I was reading your blog post on Effectively Using Prompt Caching on Amazon Bedrock, and I noticed that some of the examples reference caching based on system, messages, and tool_choice.

I’d like to confirm whether the following usage pattern is compatible with prompt caching:

response = bedrock_client.converse(
    modelId=model_id,
    messages=messages,
    system=[{"text": system_text}],
    inferenceConfig={
        "maxTokens": 1000,
        "temperature": 0,
        "topP": 0.0
    }
)

Does this invocation format correctly trigger the prompt caching mechanism?

Are there any additional parameters or configurations needed to ensure the cache is utilized?

Is there a way to verify whether a cache hit occurred for a given request? we are trying to prompt caching with ( sonnet3.5/3.7 and nova pro/lite/micro)

Thanks in advance for your help!

1 Answer
1

Thank you for your question about prompt caching with the Amazon Bedrock Converse API. I'd be happy to clarify this for you.

The invocation format you've provided is compatible with prompt caching, but it doesn't explicitly set up cache checkpoints. To fully leverage prompt caching, you'll want to add cache checkpoints to your request.
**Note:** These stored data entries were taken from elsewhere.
`src/rtl/div_operand_packer.sv`:
```
// Pops a dividend/divisor word pair from the decoder queue, issues one divide and pushes
// quotient/status words to the encoder FIFO. Optional result watchdog: PACKER_TIMEOUT_EN.
module div_operand_packer #(
  parameter int unsigned DATA_WIDTH     = 48,
  parameter int unsigned OPERAND_WIDTH  = 32,
  parameter int unsigned TIMEOUT_CYCLES = 1024
) (
  input  logic                     clk,
  input  logic                     rst,
  input  logic [DATA_WIDTH-1:0]    q_data,
  input  logic                     q_empty,
  output logic                     rd_en,
  output logic                     div_valid,
  input  logic                     div_ready,
  output logic [OPERAND_WIDTH-1:0] div_dividend,
  output logic [OPERAND_WIDTH-1:0] div_divisor,
  input  logic                     res_valid,
  input  logic [OPERAND_WIDTH-1:0] res_quotient,
  input  logic [OPERAND_WIDTH-1:0] res_remainder,
  output logic                     wr_en,
  output logic [DATA_WIDTH-1:0]    wr_data,
  input  logic                     wr_full,
  output logic                     busy
);

  typedef enum logic [3:0] {
    StIdle, StCapA, StReqB, StCapB, StIssue, StWaitRes, StZero, StWrQ, StWrR
  } state_e;

  state_e r_state, w_state_next;

  logic [15:0]              r_tag;
  logic [OPERAND_WIDTH-1:0] r_dividend, r_divisor, r_quot, r_rem;
  logic                     r_tag_err, r_dbz;
  logic                     w_timeout, w_to_err;
  logic [15:0]              w_q_tag;
  logic [OPERAND_WIDTH-1:0] w_q_operand;

  assign w_q_tag     = q_data[OPERAND_WIDTH +: 16];
  assign w_q_operand = q_data[OPERAND_WIDTH-1:0];

`ifdef PACKER_TIMEOUT_EN
  localparam int unsigned CntW = $clog2(TIMEOUT_CYCLES + 1);
  logic [CntW-1:0] r_to_cnt;
  logic            r_to_err;

  // Fires on the last allowed WAIT_RES cycle when no result is present.
  assign w_timeout = (r_state == StWaitRes) && !res_valid &&
                     (r_to_cnt == CntW'(TIMEOUT_CYCLES - 1));
  assign w_to_err  = r_to_err;

  always_ff @(posedge clk or posedge rst) begin
    if (rst) begin
      r_to_cnt <= '0;
      r_to_err <= 1'b0;
    end else begin
      r_to_cnt <= (r_state == StWaitRes) ? r_to_cnt + 1'b1 : '0;
      if (w_timeout) begin
        r_to_err <= 1'b1;
      end else if (r_state == StWrR && !wr_full) begin
        r_to_err <= 1'b0;
      end
    end
  end
`else
  logic w_unused_cfg;
  assign w_unused_cfg = (TIMEOUT_CYCLES == 0);
  assign w_timeout    = 1'b0;
  assign w_to_err     = 1'b0;
`endif

  always_ff @(posedge clk or posedge rst) begin
    if (rst) begin
      r_state <= StIdle;
    end else begin
      r_state <= w_state_next;
    end
  end

  always_comb begin
    w_state_next = r_state;
    unique case (r_state)
      StIdle:    if (!q_empty) w_state_next = StCapA;
      StCapA:    w_state_next = StReqB;
      StReqB:    if (!q_empty) w_state_next = StCapB;
      StCapB:    w_state_next = (w_q_operand == '0) ? StZero : StIssue;
      StIssue:   if (div_ready) w_state_next = StWaitRes;
      StWaitRes: if (res_valid || w_timeout) w_state_next = StWrQ;
      StZero:    w_state_next = StWrQ;
      StWrQ:     if (!wr_full) w_state_next = StWrR;
      StWrR:     if (!wr_full) w_state_next = StIdle;
      default:   w_state_next = StIdle;
    endcase
  end

  always_comb begin
    rd_en     = !rst && !q_empty && (r_state == StIdle || r_state == StReqB);
    div_valid = (r_state == StIssue);
    wr_en     = !wr_full && (r_state == StWrQ || r_state == StWrR);
    busy      = (r_state != StIdle);
    wr_data   = '0;
    if (r_state == StWrQ) begin
      wr_data[OPERAND_WIDTH +: 16]    = r_tag;
      wr_data[OPERAND_WIDTH-1:0]      = r_quot;
    end else if (r_state == StWrR) begin
      wr_data[OPERAND_WIDTH-1:0]      = r_rem;
      wr_data[OPERAND_WIDTH]          = r_dbz;
      wr_data[OPERAND_WIDTH + 1]      = r_tag_err;
      wr_data[OPERAND_WIDTH + 2]      = w_to_err;
    end
  end

  always_ff @(posedge clk or posedge rst) begin
    if (rst) begin
      r_tag      <= '0;
      r_dividend <= '0;
      r_divisor  <= '0;
      r_quot     <= '0;
      r_rem      <= '0;
      r_tag_err  <= 1'b0;
      r_dbz      <= 1'b0;
    end else begin
      unique case (r_state)
        StCapA: begin
          r_dividend <= w_q_operand;
          r_tag      <= w_q_tag;
        end
        StCapB: begin
          r_divisor <= w_q_operand;
          r_tag_err <= (w_q_tag != r_tag);
        end
        StWaitRes: begin
          if (res_valid) begin
            r_quot <= res_quotient;
            r_rem  <= res_remainder;
          end else if (w_timeout) begin
            r_quot <= '1;
            r_rem  <= '0;
          end
        end
        StZero: begin
          // Divide-by-zero is resolved here; the divider never sees it.
          r_quot <= '1;
          r_rem  <= r_dividend;
          r_dbz  <= 1'b1;
        end
        StWrR: begin
          if (!wr_full) begin
            r_tag_err <= 1'b0;
            r_dbz     <= 1'b0;
          end
        end
        default: ;
      endcase
    end
  end

  assign div_dividend = r_dividend;
  assign div_divisor  = r_divisor;

endmodule

```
For the Converse API, you can set cache checkpoints in the messages, system, or tools fields. Here's how you could modify your example to include a cache checkpoint in the system field:

response = bedrock_client.converse(
    modelId=model_id,
    messages=messages,
    system=[
        {"text": system_text},
        {"cachePoint": {"type": "default"}}
    ],
    inferenceConfig={
        "maxTokens": 1000,
        "temperature": 0,
        "topP": 0.0
    }
)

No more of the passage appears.